** Opening THE RECORDS block **
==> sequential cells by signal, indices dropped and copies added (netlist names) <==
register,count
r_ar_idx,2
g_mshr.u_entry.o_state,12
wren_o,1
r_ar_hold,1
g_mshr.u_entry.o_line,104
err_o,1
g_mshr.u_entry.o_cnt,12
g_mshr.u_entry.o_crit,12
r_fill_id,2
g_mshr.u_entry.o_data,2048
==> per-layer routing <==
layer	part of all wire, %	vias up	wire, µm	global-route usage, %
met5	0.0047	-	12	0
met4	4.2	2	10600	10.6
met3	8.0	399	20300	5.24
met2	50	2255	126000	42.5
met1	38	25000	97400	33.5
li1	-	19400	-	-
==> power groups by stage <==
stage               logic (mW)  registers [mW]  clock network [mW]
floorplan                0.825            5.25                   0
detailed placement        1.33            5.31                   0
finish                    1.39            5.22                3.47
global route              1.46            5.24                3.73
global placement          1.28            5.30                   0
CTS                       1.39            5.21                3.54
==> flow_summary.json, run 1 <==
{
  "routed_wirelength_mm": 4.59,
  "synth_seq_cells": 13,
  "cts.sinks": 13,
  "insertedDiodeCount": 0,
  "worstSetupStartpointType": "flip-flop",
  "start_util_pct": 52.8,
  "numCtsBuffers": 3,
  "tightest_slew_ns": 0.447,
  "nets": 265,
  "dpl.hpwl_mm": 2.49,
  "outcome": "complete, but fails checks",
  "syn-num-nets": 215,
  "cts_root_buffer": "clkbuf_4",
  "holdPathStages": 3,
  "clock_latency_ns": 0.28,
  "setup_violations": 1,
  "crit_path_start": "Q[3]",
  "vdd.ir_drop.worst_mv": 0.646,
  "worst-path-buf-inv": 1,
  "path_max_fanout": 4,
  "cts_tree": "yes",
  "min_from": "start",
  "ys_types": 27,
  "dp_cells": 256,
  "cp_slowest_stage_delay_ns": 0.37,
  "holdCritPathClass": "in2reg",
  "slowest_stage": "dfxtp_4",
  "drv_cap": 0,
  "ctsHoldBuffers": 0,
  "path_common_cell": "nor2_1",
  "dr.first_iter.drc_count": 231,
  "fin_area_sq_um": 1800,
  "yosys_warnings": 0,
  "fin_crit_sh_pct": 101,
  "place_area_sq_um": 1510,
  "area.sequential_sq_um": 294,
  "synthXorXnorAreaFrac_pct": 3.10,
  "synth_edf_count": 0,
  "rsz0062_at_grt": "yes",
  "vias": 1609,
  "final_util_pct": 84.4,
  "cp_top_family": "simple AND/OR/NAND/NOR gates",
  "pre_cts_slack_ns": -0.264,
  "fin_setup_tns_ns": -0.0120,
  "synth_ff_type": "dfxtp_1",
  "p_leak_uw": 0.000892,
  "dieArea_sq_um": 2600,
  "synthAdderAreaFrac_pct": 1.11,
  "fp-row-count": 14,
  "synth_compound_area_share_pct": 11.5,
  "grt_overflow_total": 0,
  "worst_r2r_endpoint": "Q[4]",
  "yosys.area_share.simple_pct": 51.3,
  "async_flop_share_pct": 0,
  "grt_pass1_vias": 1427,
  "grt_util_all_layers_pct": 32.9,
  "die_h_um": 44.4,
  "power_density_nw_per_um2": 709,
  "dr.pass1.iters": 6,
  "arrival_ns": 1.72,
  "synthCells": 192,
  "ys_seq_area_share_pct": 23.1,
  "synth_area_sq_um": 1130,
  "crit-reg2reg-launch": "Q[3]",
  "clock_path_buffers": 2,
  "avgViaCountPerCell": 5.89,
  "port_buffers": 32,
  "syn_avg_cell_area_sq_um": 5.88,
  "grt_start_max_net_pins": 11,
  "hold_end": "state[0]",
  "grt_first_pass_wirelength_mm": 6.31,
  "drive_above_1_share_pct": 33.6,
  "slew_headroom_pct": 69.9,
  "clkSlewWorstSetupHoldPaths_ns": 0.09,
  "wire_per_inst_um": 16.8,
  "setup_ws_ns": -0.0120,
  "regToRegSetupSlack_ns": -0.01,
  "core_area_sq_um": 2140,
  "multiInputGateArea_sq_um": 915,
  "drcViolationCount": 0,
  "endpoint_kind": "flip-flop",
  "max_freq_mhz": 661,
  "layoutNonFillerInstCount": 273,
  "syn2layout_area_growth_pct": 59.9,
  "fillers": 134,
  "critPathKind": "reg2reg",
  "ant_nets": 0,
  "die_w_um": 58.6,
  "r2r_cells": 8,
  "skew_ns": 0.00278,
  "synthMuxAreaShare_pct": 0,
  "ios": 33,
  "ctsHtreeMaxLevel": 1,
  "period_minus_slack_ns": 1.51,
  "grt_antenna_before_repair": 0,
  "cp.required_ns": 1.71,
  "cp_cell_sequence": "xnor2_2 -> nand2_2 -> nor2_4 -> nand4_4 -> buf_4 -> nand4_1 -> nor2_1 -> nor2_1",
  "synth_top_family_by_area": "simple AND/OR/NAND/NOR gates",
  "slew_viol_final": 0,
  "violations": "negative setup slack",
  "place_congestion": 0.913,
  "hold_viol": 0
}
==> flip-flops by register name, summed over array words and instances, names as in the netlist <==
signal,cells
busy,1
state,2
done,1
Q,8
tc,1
** Closing THE RECORDS block **
If a line falls between the first line of the data above and the line holding "power groups by", inclusive, retype it exactly; retype no other line.

==> sequential cells by signal, indices dropped and copies added (netlist names) <==
register,count
r_ar_idx,2
g_mshr.u_entry.o_state,12
wren_o,1
r_ar_hold,1
g_mshr.u_entry.o_line,104
err_o,1
g_mshr.u_entry.o_cnt,12
g_mshr.u_entry.o_crit,12
r_fill_id,2
g_mshr.u_entry.o_data,2048
==> per-layer routing <==
layer	part of all wire, %	vias up	wire, µm	global-route usage, %
met5	0.0047	-	12	0
met4	4.2	2	10600	10.6
met3	8.0	399	20300	5.24
met2	50	2255	126000	42.5
met1	38	25000	97400	33.5
li1	-	19400	-	-
==> power groups by stage <==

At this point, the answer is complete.